(Data for review Opens)

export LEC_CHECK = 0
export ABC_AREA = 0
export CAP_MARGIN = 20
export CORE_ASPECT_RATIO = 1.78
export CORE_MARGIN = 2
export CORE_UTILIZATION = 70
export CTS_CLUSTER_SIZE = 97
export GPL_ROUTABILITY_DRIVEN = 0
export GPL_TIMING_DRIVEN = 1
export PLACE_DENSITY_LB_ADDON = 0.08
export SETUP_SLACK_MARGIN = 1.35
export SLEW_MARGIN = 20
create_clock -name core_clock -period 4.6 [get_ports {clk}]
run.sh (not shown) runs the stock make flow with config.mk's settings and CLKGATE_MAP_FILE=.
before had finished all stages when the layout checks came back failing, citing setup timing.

(Data for review Closes)
(Data for review Opens)

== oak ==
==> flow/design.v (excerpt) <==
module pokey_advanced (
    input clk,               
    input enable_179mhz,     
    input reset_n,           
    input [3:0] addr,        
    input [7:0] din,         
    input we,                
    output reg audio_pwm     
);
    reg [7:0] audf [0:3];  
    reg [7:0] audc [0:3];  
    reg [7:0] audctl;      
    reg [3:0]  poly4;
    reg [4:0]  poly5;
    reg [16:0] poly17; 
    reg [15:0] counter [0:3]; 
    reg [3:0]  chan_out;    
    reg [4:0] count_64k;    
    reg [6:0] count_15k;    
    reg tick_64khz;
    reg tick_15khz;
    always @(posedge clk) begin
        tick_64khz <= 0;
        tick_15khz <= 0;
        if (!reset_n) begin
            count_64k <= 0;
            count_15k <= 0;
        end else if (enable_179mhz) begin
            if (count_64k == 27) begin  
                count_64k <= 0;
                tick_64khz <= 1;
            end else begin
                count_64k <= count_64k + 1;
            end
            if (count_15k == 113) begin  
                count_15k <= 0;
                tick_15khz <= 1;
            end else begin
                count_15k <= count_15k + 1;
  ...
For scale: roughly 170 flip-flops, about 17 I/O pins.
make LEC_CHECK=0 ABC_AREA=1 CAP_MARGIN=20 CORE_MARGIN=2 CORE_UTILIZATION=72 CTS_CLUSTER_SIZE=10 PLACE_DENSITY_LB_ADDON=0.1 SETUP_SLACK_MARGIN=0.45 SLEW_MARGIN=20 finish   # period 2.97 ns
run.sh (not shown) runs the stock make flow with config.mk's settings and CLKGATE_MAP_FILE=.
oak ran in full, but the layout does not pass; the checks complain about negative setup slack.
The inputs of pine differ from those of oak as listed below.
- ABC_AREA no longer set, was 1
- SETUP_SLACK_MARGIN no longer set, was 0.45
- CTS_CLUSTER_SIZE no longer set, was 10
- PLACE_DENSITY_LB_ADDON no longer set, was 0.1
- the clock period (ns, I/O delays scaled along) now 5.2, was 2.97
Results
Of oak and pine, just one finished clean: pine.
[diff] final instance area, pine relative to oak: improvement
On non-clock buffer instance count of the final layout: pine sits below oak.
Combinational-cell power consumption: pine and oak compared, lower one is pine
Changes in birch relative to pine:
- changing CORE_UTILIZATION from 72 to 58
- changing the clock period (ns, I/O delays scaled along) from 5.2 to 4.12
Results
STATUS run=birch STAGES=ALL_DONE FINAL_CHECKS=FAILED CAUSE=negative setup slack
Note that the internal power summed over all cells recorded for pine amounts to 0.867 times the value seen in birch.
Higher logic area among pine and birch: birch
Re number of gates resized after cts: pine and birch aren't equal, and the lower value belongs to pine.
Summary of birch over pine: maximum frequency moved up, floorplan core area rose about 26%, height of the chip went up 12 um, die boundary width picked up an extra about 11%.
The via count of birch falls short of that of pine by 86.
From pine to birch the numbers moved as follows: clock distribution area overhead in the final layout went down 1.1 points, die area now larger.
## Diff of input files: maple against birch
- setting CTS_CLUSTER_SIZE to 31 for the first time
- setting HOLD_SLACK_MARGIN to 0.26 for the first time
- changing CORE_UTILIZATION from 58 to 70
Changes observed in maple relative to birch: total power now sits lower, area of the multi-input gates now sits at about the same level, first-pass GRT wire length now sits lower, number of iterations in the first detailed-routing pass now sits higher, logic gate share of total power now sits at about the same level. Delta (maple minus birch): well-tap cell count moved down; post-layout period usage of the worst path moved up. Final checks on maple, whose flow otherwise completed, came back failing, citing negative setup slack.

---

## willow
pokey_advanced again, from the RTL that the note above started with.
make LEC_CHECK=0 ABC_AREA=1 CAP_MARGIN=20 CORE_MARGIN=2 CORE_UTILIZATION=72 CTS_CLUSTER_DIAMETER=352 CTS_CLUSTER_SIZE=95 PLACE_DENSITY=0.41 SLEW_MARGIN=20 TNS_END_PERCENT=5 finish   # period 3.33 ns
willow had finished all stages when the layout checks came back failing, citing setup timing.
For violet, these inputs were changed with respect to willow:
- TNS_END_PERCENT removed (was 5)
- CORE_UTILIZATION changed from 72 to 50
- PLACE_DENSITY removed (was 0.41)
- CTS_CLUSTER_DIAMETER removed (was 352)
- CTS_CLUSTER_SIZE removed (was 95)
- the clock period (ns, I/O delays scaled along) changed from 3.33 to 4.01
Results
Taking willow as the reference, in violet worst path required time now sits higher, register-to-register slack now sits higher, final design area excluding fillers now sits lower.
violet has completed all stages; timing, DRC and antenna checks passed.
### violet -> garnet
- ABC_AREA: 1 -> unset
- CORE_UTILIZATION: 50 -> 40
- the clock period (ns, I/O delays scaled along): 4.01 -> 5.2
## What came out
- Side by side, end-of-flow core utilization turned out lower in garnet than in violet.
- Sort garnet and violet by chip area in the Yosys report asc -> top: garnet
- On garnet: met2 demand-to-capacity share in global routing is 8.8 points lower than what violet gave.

(Data for review Closes)
(Data for review Opens)

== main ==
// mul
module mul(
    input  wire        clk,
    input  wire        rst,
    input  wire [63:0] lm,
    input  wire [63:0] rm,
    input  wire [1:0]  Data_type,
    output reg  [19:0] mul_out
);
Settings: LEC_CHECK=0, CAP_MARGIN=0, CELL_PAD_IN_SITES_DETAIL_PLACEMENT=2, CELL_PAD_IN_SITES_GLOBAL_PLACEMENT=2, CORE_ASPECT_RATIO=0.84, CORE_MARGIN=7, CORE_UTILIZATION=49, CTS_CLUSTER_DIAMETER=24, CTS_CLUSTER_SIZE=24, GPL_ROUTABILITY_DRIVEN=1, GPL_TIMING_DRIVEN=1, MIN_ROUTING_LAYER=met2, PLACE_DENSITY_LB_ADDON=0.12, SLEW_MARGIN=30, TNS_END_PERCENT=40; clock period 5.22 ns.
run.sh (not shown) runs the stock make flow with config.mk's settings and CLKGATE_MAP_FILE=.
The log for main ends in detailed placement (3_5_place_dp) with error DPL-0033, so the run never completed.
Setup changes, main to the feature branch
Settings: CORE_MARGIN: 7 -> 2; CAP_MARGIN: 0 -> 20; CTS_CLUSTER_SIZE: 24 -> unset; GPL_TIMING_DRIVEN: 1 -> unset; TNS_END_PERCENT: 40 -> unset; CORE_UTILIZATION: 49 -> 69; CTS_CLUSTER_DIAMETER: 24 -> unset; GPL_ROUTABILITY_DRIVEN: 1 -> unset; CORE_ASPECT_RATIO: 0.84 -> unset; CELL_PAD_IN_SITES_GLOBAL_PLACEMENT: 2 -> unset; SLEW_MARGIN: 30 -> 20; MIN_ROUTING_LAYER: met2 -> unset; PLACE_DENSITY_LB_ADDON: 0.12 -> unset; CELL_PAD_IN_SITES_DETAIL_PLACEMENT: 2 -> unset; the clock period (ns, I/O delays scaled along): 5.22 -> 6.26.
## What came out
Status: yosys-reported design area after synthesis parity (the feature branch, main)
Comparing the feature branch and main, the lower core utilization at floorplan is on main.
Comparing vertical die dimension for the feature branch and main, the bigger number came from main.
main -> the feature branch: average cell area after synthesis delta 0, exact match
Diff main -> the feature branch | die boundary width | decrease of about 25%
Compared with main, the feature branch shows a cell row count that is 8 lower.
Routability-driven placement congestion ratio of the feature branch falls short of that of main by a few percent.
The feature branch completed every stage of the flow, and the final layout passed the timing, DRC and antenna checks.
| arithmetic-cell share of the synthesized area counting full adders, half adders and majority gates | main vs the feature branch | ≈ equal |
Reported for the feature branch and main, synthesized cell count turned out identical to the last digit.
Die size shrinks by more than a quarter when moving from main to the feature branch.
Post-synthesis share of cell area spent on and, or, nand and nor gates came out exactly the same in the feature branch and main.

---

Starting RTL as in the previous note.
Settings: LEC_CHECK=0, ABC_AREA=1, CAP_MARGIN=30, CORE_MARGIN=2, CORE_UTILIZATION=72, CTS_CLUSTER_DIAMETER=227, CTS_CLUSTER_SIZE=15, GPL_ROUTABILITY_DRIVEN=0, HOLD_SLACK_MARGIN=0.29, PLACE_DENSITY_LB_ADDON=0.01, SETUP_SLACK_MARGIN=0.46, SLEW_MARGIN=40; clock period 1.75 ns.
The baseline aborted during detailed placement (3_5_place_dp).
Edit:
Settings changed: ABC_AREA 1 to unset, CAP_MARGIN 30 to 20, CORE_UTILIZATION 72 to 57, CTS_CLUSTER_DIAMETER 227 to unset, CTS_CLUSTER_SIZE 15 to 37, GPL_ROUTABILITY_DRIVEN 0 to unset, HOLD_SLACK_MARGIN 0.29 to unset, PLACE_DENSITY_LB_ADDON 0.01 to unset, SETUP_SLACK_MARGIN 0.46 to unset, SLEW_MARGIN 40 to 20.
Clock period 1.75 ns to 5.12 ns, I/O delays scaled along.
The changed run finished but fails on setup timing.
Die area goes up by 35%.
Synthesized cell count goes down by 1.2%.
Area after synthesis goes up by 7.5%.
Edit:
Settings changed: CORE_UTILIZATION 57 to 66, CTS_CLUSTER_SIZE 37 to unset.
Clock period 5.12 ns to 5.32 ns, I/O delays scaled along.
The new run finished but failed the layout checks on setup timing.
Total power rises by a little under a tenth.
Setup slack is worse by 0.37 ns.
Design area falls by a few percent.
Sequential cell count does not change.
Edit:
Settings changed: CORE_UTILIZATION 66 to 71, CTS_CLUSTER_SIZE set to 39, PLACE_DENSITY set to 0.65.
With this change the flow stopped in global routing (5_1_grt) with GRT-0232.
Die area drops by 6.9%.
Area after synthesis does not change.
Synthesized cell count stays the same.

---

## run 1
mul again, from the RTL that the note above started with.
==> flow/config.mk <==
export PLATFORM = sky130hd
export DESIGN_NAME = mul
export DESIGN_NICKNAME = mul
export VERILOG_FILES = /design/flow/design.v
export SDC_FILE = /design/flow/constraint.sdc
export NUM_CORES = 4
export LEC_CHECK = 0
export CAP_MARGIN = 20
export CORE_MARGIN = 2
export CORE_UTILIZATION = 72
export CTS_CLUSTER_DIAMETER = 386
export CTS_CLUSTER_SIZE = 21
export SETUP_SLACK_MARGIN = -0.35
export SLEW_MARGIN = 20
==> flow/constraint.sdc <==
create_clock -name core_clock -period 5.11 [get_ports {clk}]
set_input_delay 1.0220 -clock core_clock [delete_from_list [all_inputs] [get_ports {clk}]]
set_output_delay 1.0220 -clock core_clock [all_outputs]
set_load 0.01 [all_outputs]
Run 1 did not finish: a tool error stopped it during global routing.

(Data for review Closes)

From the records above, retype only the lines starting at the line that contains "create_clock -name core_clock -period 4.6" and ending at the line that contains "before had finished", both included.

Task response -
create_clock -name core_clock -period 4.6 [get_ports {clk}]
run.sh (not shown) runs the stock make flow with config.mk's settings and CLKGATE_MAP_FILE=.
before had finished all stages when the layout checks came back failing, citing setup timing.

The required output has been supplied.